### Activity
Filter the listing below down to the lines containing the word "cclk".
-- Opening Marker --
This design comes from an exercise in tuning for small area on the open sky130 flow, not from production work.
The RTL was checked by simulation tests, not by an equivalence proof against the original design.
Power and IR drop assume default switching activity.

==> branch delta <==
Design clock_top_57, start of the top module:
module clock_top_57 (
    input           clk_50m_57,
    input   [7:0]   sw_57 ,
    input   [7:0]   key_57 ,
    output  [6:0]   seg_57,
    output  [7:0]   dig_57,
    output  [7:0]   led_57,
    output          bell_57
);
export LEC_CHECK = 0
export CAP_MARGIN = 20
export CORE_MARGIN = 2
export CORE_UTILIZATION = 60
export SLEW_MARGIN = 20
create_clock -name core_clock -period 20.0 [get_ports {clk_50m_57}]
standard.sh (not shown) runs the stock make flow with config.mk's settings and CLKGATE_MAP_FILE= SYNTH_SCRIPT=/design/flow/synth_recipe.tcl, a recipe that flattens the netlist after the stock synthesis.
==> flow/flow/run.sh <==
#!/bin/bash
# Own layout flow: the standard ORFS flow (standard.sh) with three changes:
#  - synthesis maps all logic (no separate adder-cell mapping) with an area-oriented
#    ABC script (flow/abc_area.script: &deepsyn AIG optimisation, then repeated
#    area mapping with map -a and mfs2 resubstitution).
#    Flip-flops are mapped before ABC runs, so the registers, their names and cell
#    types are exactly those of the standard synthesis;
#  - port buffers are the smallest buffer (buf_1) instead of clkdlybuf4s50_1;
#    every input and output port still gets its own buffer;
#  - clock tree synthesis options (flow/cts_args.txt): clkbuf_8 buffers, clusters of
#    at most 14 sinks, no dummy loads.
# Each tool's full output goes to the ORFS step logs under orfs/logs/ and the whole
# make output to flow_make.log in the folder the flow runs in.
set -euo pipefail
F="$(cd "$(dirname "${BASH_SOURCE[0]}")" && pwd)"
W="$(pwd)"
{
    printf 'proc abc {args} {\n'
    printf '  set i [lsearch -exact $args -script]\n'
    printf '  if {$i >= 0} { lset args [expr {$i + 1}] {%s} }\n' "$F/abc_area.script"
    printf '  puts "own flow: abc with %s"\n' "$F/abc_area.script"
    printf '  yosys abc {*}$args\n'
    printf '}\n'
    cat "$W/synth_recipe.tcl"
} > "$W/own_synth.tcl"
CTS="$(tr '\n' ' ' < "$F/cts_args.txt")"
bash "$W/standard.sh" \
    SYNTH_SCRIPT="$W/own_synth.tcl" \
    ADDER_MAP_FILE= \
    BUFFER_PORTS_ARGS="-buffer_cell sky130_fd_sc_hd__buf_1" \
    CTS_ARGS="$CTS" \
    finish > "$W/flow_make.log" 2>&1
==> flow/flow/abc_area.script <==
strash
&get -n
&deepsyn -T 60
&put
dch -f
map -a
mfs2 -a
strash
dch -f
map -a
mfs2 -a
strash
dch -f
map -a
mfs2 -a
strash
dch -f
map -a
mfs2 -a
strash
dch -f
map -a
topo
==> flow/flow/cts_args.txt <==
-sink_clustering_enable -repair_clock_nets -buf_list sky130_fd_sc_hd__clkbuf_8 -sink_clustering_size 14 -sink_clustering_max_diameter 120 -dont_use_dummy_load
==> branch cedar (differences from branch delta) <==
--- a/flow/design.v
+++ b/flow/design.v
@@ -53,52 +53,51 @@
 reg  [5:0] n47;      
 reg  [5:0] n37;      
 reg  [4:0] n31;      
 reg  [4:0] n23;      
 reg        n42;      
 reg        n35;      
 reg        n28;      
 wire p        = t4[0];
-wire t5_end   = t5[2];                           
-wire t25_end  = t5_end & t25[2];           
+wire t5_end   = t5 == 3'd4;
+wire t25_end  = t5_end & (t25 == 3'd4);           
 wire t50_end  = t25_end & p;                      
-wire t50_24   = t50[4] & t50[3];                 
-wire t2500_end= t50_end & t50_24 & c500;  
-wire t7_end   = t7[2] & t7[1];                   
+wire t2500_end= t50_end & (t50 == 5'd24) & c500;  
+wire t7_end   = t7 == 3'd6;
 wire t25_zero = (t5 == 3'd0) & (t25 == 3'd0);
 wire clk5k    = t5[0] ^ p;                        
 wire tick5k   = (t5 == 3'd0) & p;                 
 wire clk1k    = t5[0] ^ t25[0] ^ p;               
 wire tick1k   = t25_zero & p;                     
 wire tick1    = t25_zero & ~p & ~c500 & (t50 == 5'd0) & c1;   
 always @(posedge clk) begin
     if (rst) begin
         t4 <= 0; t5 <= 0; t25 <= 0; c500 <= 0; t50 <= 0; c1 <= 0; t2500 <= 0;
         t3 <= 0; t7 <= 0; n47 <= 0; n37 <= 0; n31 <= 0; n23 <= 0;
         n42 <= 0; n35 <= 0; n28 <= 0;
     end else begin
         t4 <= t4 + 2'd1;
         t5 <= t5_end ? 3'd0 : t5 + 3'd1;
-        if (t5_end) t25 <= t25[2] ? 3'd0 : t25 + 3'd1;
+        if (t5_end) t25 <= (t25 == 3'd4) ? 3'd0 : t25 + 3'd1;
         if (t50_end) begin
             c500 <= ~c500;
-            t50  <= t50_24 ? 5'd0 : t50 + 5'd1;
+            t50  <= (t50 == 5'd24) ? 5'd0 : t50 + 5'd1;
         end
         if (t2500_end) begin
             c1    <= ~c1;
-            t2500 <= t2500[2] ? 3'd0 : t2500 + 3'd1;
+            t2500 <= (t2500 == 3'd4) ? 3'd0 : t2500 + 3'd1;
         end
-        t3  <= t3[1] ? 2'd0 : t3 + 2'd1;
+        t3  <= (t3 == 2'd2) ? 2'd0 : t3 + 2'd1;
         t7  <= t7_end ? 3'd0 : t7 + 3'd1;
-        n47 <= (n47[5] & n47[3] & n47[2] & n47[1]) ? 6'd0 : n47 + 6'd1;    
-        n37 <= (n37[5] & n37[2]) ? 6'd0 : n37 + 6'd1;                      
-        n31 <= (n31[4] & n31[3] & n31[2] & n31[1]) ? 5'd0 : n31 + 5'd1;    
-        n23 <= (n23[4] & n23[2] & n23[1]) ? 5'd0 : n23 + 5'd1;             
-        if (t7_end & p & t3[1])        n42 <= ~n42;
+        n47 <= (n47 == 6'd46) ? 6'd0 : n47 + 6'd1;
+        n37 <= (n37 == 6'd36) ? 6'd0 : n37 + 6'd1;
+        n31 <= (n31 == 5'd30) ? 5'd0 : n31 + 5'd1;
+        n23 <= (n23 == 5'd22) ? 5'd0 : n23 + 5'd1;
+        if (t7_end & p & (t3 == 2'd2)) n42 <= ~n42;
         if (t7_end & t5_end)           n35 <= ~n35;
         if (t7_end & (t4 == 2'd3))     n28 <= ~n28;
     end
 end
 wire note_do  = n47[0] ^ p;
 wire note_re  = n42;
 wire note_mi  = n37[0] ^ p;
 wire note_fa  = n35;
@@ -106,27 +105,27 @@
 wire note_la  = n28;
 wire note_ti  = clk1k;
 wire note_doh = n23[0] ^ p;
 reg [2:0] scan;
 always @(posedge clk) begin
     if (rst)         scan <= 0;
     else if (tick1k) scan <= scan + 3'd1;
 end
-wire late  = t50_24 & c500 & clk1k & ~t25_zero;
-wire shine = t2500[0] ^ c1 ^ (late & t2500[2]);
+wire late  = (t50 == 5'd24) & c500 & clk1k & ~t25_zero;
+wire shine = t2500[0] ^ c1 ^ (late & (t2500 == 3'd4));
 reg [5:0] mel;
 reg [2:0] num;
 always @(posedge clk) begin
     if (rst) begin
         mel <= 0;
         num <= 0;
     end else if (tick1) begin
         mel <= mel + 6'd1;
-        if ((mel == 6'd63) & ~(num[2] & num[0])) num <= num + 3'd1;    
+        if ((mel == 6'd63) & (num != 3'd5)) num <= num + 3'd1;
     end
 end
 wire clock_e   = sw_57[0];
 wire correct_e = sw_57[1];
 wire run_m     = sw_57[2] & ~sw_57[3];
 wire rec_m     = sw_57[2] &  sw_57[3];
 wire alarm_m   = sw_57[3] & ~sw_57[2];
 wire game_e    = sw_57[5];
@@ -134,17 +133,17 @@
 wire bell_e    = sw_57[7];
 wire time_m    = sw_57[0] | sw_57[1] | sw_57[2] | sw_57[3];
 wire week_m    = ~sw_57[1] & ~sw_57[2] & ~sw_57[3] & sw_57[4] & ~sw_57[5] & ~sw_57[6];
 function [5:0] step(input [5:0] v, input dn, input h);
     reg [5:0] lim;
     begin
         lim = h ? 6'd23 : 6'd59;
         if (dn) step = (v == 6'd0) ? lim : v - 6'd1;
-        else    step = (h ? (v[4] & v[2] & v[1] & v[0]) : (v[5] & v[4] & v[3] & v[1] & v[0])) ? 6'd0 : v + 6'd1;   
+        else    step = (v == lim) ? 6'd0 : v + 6'd1;
     end
 endfunction
 reg [1:0] fc;        
 reg       cprev;
 reg [5:0] sec, min;
 reg [4:0] hour;
 reg [1:0] csel;      
 wire cclk  = (fc == 2'd0) ? c1 : (fc == 2'd1) ? c500 : (fc == 2'd2) ? clk5k : 1'b0;
@@ -152,58 +151,56 @@
 always @(posedge clk) begin
     if (rst) begin
         fc    <= 0;
         cprev <= 0;
         csel  <= 0;
     end else begin
         if (krise[6]) fc <= fc + 2'd1;
         cprev <= cclk;
-        if (krise[2] & correct_e) csel <= {csel[0], ~csel[1] & ~csel[0]};
+        if (krise[2] & correct_e) csel <= (csel == 2'd2) ? 2'd0 : csel + 2'd1;
     end
 end
 wire       cdn  = ~clock_e & ~krise[0];
 wire [5:0] s_n  = step(sec, cdn, 1'b0);
 wire [5:0] m_n  = step(min, cdn, 1'b0);
 wire [5:0] h_n  = step({1'b0, hour}, cdn, 1'b1);
 wire       ckey = correct_e & ~clock_e & (krise[0] | krise[1]);
 wire       crun = clock_e & ctick;
-wire       sec59 = sec[5] & sec[4] & sec[3] & sec[1] & sec[0];
-wire       min59 = min[5] & min[4] & min[3] & min[1] & min[0];
-wire       s_en = crun | (ckey & ~csel[1] & ~csel[0]);
-wire       m_en = (crun & sec59) | (ckey & csel[0]);
-wire       h_en = (crun & sec59 & min59) | (ckey & csel[1]);
+wire       s_en = crun | (ckey & (csel == 2'd0));
+wire       m_en = (crun & (sec == 6'd59)) | (ckey & (csel == 2'd1));
+wire       h_en = (crun & (sec == 6'd59) & (min == 6'd59)) | (ckey & (csel == 2'd2));
 always @(posedge clk) begin
     if (rst) begin
         sec <= 0; min <= 0; hour <= 0;
     end else begin
         if (s_en) sec  <= s_n;
         if (m_en) min  <= m_n;
         if (h_en) hour <= h_n[4:0];
     end
 end
 reg [5:0] asec, amin;
 reg [4:0] ahour;
 reg [1:0] asel;
 reg       wce;
 reg [5:0] ssec, smin;    
 reg [4:0] shour;
 wire       akey = alarm_m & (krise[0] | krise[1]);
-wire [5:0] a_in = asel[1] ? {1'b0, ahour} : asel[0] ? amin : asec;
+wire [5:0] a_in = (asel == 2'd0) ? asec : (asel == 2'd1) ? amin : {1'b0, ahour};
 wire [5:0] a_n  = step(a_in, ~krise[0], asel[1]);
 always @(posedge clk) begin
     if (rst) begin
         asec <= 0; amin <= 0; ahour <= 0; asel <= 0; wce <= 0;
     end else begin
-        if (akey & ~asel[1] & ~asel[0]) asec  <= a_n;
-        if (akey & asel[0]) amin  <= a_n;
-        if (akey & asel[1]) ahour <= a_n[4:0];
+        if (akey & (asel == 2'd0)) asec  <= a_n;
+        if (akey & (asel == 2'd1)) amin  <= a_n;
+        if (akey & (asel == 2'd2)) ahour <= a_n[4:0];
         if (alarm_m) begin
             wce <= krise[0];
-            if (krise[2]) asel <= {asel[0], ~asel[1] & ~asel[0]};
+            if (krise[2]) asel <= (asel == 2'd2) ? 2'd0 : asel + 2'd1;
         end
     end
 end
 always @(posedge clk) begin
     if (rst) begin
         ssec <= 0; smin <= 0; shour <= 0;
     end else if (tick5k & wce) begin
         ssec <= asec; smin <= amin; shour <= ahour;
@@ -227,31 +224,30 @@
 reg  [6:0] fs;
 reg  [5:0] ss, ms;
 reg  [2:0] wa;       
 reg  [4:0] ra;       
 reg        re;
 reg [18:0] m0, m1, m2, m3, m4;
 reg [18:0] rd, rec;
 wire wr = run_m & krise[1];
-wire fs99 = fs[6] & fs[5] & fs[1] & fs[0];    
 always @(posedge clk) begin
     if (rst) begin
         run <= 0;
         fs <= 0; ss <= 0; ms <= 0;
     end else begin
         if (krise[0] & run_m) run <= ~run;
         if (tick5k) begin
             if (kout[2]) begin
                 fs <= 0; ss <= 0; ms <= 0;
             end else if (run & run_m) begin
-                fs <= fs99 ? 7'd0 : fs + 7'd1;
-                if (fs99) begin
+                fs <= (fs == 7'd99) ? 7'd0 : fs + 7'd1;
+                if (fs == 7'd99) begin
                     ss <= step(ss, 1'b0, 1'b0);
-                    if (ss[5] & ss[4] & ss[3] & ss[1] & ss[0]) ms <= step(ms, 1'b0, 1'b0);
+                    if (ss == 6'd59) ms <= step(ms, 1'b0, 1'b0);
                 end
             end
         end
     end
 end
 always @(posedge clk) begin
     if (rst) begin
         wa <= 3'd1;
@@ -261,20 +257,20 @@
         if (wr) wa <= wa[2] ? 3'd0 : wa + 3'd1;
         if (rec_m & krise[0]) ra <= {ra[3:0], ra[4]};
         re <= rec_m & krise[0];
     end
 end
 wire [18:0] lap  = {ms, ss, fs};
 wire [18:0] lapd = lap & {19{~rst}};    
 always @(posedge clk) begin
-    if (rst | (wr & ~wa[2] & ~wa[1] & ~wa[0])) m0 <= lapd;
-    if (rst | (wr & ~wa[1] & wa[0])) m1 <= lapd;
-    if (rst | (wr & wa[1] & ~wa[0])) m2 <= lapd;
-    if (rst | (wr & wa[1] & wa[0])) m3 <= lapd;
+    if (rst | (wr & (wa == 3'd0))) m0 <= lapd;
+    if (rst | (wr & (wa == 3'd1))) m1 <= lapd;
+    if (rst | (wr & (wa == 3'd2))) m2 <= lapd;
+    if (rst | (wr & (wa == 3'd3))) m3 <= lapd;
     if (rst | (wr & wa[2]))        m4 <= lapd;
 end
 wire        rd_keep = ~rst & ~re;
 wire [4:0]  rd_sel  = ra & {5{~rst & re}};
 wire [18:0] rd_n = ({19{rd_sel[0]}} & m0) | ({19{rd_sel[1]}} & m1) | ({19{rd_sel[2]}} & m2) |
                    ({19{rd_sel[3]}} & m3) | ({19{rd_sel[4]}} & m4) | ({19{rd_keep}} & rd);
 always @(posedge clk) begin
     rd <= rd_n;
@@ -315,17 +311,17 @@
                 (num_d == 4'd7) ? 7'b0000111 :
                 (num_d == 4'd8) ? 7'b1111111 :
                 (num_d == 4'd9) ? 7'b1101111 :
                 (num_d == 4'd10) ? 7'b1000000 :
                 7'b0000000;
 wire       shine_e = correct_e | alarm_m;
 wire [1:0] bsel    = alarm_m ? asel : csel;
 wire       blink   = shine_e & ~shine & ~pos_dash &
-                     (pos_sec ? ~bsel[1] & ~bsel[0] : pos_min ? bsel[0] : bsel[1]);
+                     (bsel == (pos_sec ? 2'd0 : pos_min ? 2'd1 : 2'd2));
 wire [7:0] scan_oh = 8'd1 << scan;
 assign dig_57 = week_m ? 8'b11111110 : ~(scan_oh & {8{~blink}});
 reg se;        
 reg model;     
 always @(posedge clk) begin
     if (rst) begin
         se    <= 0;
         model <= 0;
@@ -335,17 +331,17 @@
         else if ((sec == 6'd0) & (min == 6'd0))              model <= 1'b1;
     end
 end
 reg [2:0] pos2;
 always @(posedge clk) begin
     if (rst) pos2 <= 0;
     else if (tick1 & game_e) pos2 <= pos2 + 3'd1;
 end
-wire       cleared = (num[2] & num[0]) | (num[2] & (mel[5:1] != 5'd0));    
+wire       cleared = (num == 3'd5) | ((num == 3'd4) & (mel[5:1] != 5'd0));
 wire       led1_on = (num == 3'd0) & mel[0] & (mel <= 6'd33);
 wire       led_oh  = game_e | (se & ~model & ~cleared);
 wire       led_pat = ~game_e & se & model & led1_on;
 wire [2:0] led_idx = game_e ? pos2 : mel[2:0];
 assign led_57 = ({8{led_oh}} & (8'd1 << led_idx)) |
                 ({8{led_pat}} & (mel[2] ? 8'b10101010 : 8'b01010101));
 reg bm, b3;
 reg note_m;
--- a/flow/flow/run.sh
+++ b/flow/flow/run.sh
@@ -1,19 +1,16 @@
 #!/bin/bash
 # Own layout flow: the standard ORFS flow (standard.sh) with three changes:
 #  - synthesis maps all logic (no separate adder-cell mapping) with an area-oriented
-#    ABC script (flow/abc_area.script: &deepsyn AIG optimisation, then repeated
-#    area mapping with map -a and mfs2 resubstitution).
+#    ABC script (flow/abc_area.script).
 #    Flip-flops are mapped before ABC runs, so the registers, their names and cell
 #    types are exactly those of the standard synthesis;
 #  - port buffers are the smallest buffer (buf_1) instead of clkdlybuf4s50_1;
-#    every input and output port still gets its own buffer;
-#  - clock tree synthesis options (flow/cts_args.txt): clkbuf_8 buffers, clusters of
-#    at most 14 sinks, no dummy loads.
+#  - clock tree synthesis options (flow/cts_args.txt).
 # Each tool's full output goes to the ORFS step logs under orfs/logs/ and the whole
 # make output to flow_make.log in the folder the flow runs in.
 set -euo pipefail
 F="$(cd "$(dirname "${BASH_SOURCE[0]}")" && pwd)"
 W="$(pwd)"
 {
     printf 'proc abc {args} {\n'
     printf '  set i [lsearch -exact $args -script]\n'
==> flow/flow/abc_area.script (replaced) <==
strash
dch -f
map -a
mfs2 -a
strash
dch -f
map -a
mfs2 -a
strash
dch -f
map -a
mfs2 -a
strash
dch -f
map -a
mfs2 -a
strash
dch -f
map -a
topo
==> flow/flow/cts_args.txt (replaced) <==
-sink_clustering_enable -repair_clock_nets -buf_list sky130_fd_sc_hd__clkbuf_8 -sink_clustering_size 12 -sink_clustering_max_diameter 100 -dont_use_dummy_load
==> flow/config.mk (replaced) <==
export PLATFORM = sky130hd
export DESIGN_NAME = clock_top_57
export DESIGN_NICKNAME = clock_top_57
export VERILOG_FILES = /design/flow/design.v
export SDC_FILE = /design/flow/constraint.sdc
export NUM_CORES = 4
export LEC_CHECK = 0
export CAP_MARGIN = 20
export CORE_MARGIN = 2
export CORE_UTILIZATION = 40
export SLEW_MARGIN = 20
==> branch umber (differences from branch delta) <==
--- a/flow/flow/run.sh
+++ b/flow/flow/run.sh
@@ -3,17 +3,17 @@
 #  - synthesis maps all logic (no separate adder-cell mapping) with an area-oriented
 #    ABC script (flow/abc_area.script: &deepsyn AIG optimisation, then repeated
 #    area mapping with map -a and mfs2 resubstitution).
 #    Flip-flops are mapped before ABC runs, so the registers, their names and cell
 #    types are exactly those of the standard synthesis;
 #  - port buffers are the smallest buffer (buf_1) instead of clkdlybuf4s50_1;
 #    every input and output port still gets its own buffer;
 #  - clock tree synthesis options (flow/cts_args.txt): clkbuf_8 buffers, clusters of
-#    at most 14 sinks, no dummy loads.
+#    at most 16 sinks within 100 um, no dummy loads.
 # Each tool's full output goes to the ORFS step logs under orfs/logs/ and the whole
 # make output to flow_make.log in the folder the flow runs in.
 set -euo pipefail
 F="$(cd "$(dirname "${BASH_SOURCE[0]}")" && pwd)"
 W="$(pwd)"
 {
     printf 'proc abc {args} {\n'
     printf '  set i [lsearch -exact $args -script]\n'
==> flow/flow/cts_args.txt (replaced) <==
-sink_clustering_enable -repair_clock_nets -buf_list sky130_fd_sc_hd__clkbuf_8 -sink_clustering_size 16 -sink_clustering_max_diameter 100 -dont_use_dummy_load
==> flow/config.mk (replaced) <==
export PLATFORM = sky130hd
export DESIGN_NAME = clock_top_57
export DESIGN_NICKNAME = clock_top_57
export VERILOG_FILES = /design/flow/design.v
export SDC_FILE = /design/flow/constraint.sdc
export NUM_CORES = 4
export LEC_CHECK = 0
export CAP_MARGIN = 20
export CORE_MARGIN = 2
export CORE_UTILIZATION = 40
export SLEW_MARGIN = 20
==> summary of the runs <==
Critical path depth, lowest first: branch delta, branch umber, branch cedar.
Non-clock buffer count: branch cedar is higher than branch umber (6).
In branch cedar the clock power is larger than in branch delta, by 10%.
Flip-flop and latch count is the same in branch umber and branch cedar.

-- re-timing with driven ports --
The flow's constraints put no driver on any port. The routed layouts listed below were extracted and timed again, unchanged, in two steps.
Step 1 (the two cells are an assumption about what drives the block):
set clk [get_ports {clk_50m_57}]
set_driving_cell -lib_cell sky130_fd_sc_hd__clkbuf_16 $clk
set_driving_cell -lib_cell sky130_fd_sc_hd__buf_2 [delete_from_list [all_inputs] $clk]
Step 2 moves the port delays by t, midway between the first and last clock arrival at a register: inputs arrive t later, outputs are due t later. That takes back most of the time a late clock gives input paths.
Slacks: ideal / step 1 / step 2; pairs: ideal / step 1.
run | t (ns) | setup slack, ns | clock arrival spread, ns
branch delta | 0.600 | 6.850 / 6.774 / 6.774 | 0.058 / 0.058
branch cedar | 0.651 | 6.096 / 6.047 / 6.047 | 0.054 / 0.054
branch umber | 0.615 | 6.795 / 6.740 / 6.740 | 0.035 / 0.035
After both steps setup and hold are still met in every run listed. The setup slack of branch delta, which loses most, moves by -0.076 ns with the drivers and by -0.076 ns with both steps.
-- Closing Marker --
### Written response
 wire cclk  = (fc == 2'd0) ? c1 : (fc == 2'd1) ? c500 : (fc == 2'd2) ? clk5k : 1'b0;
         cprev <= cclk;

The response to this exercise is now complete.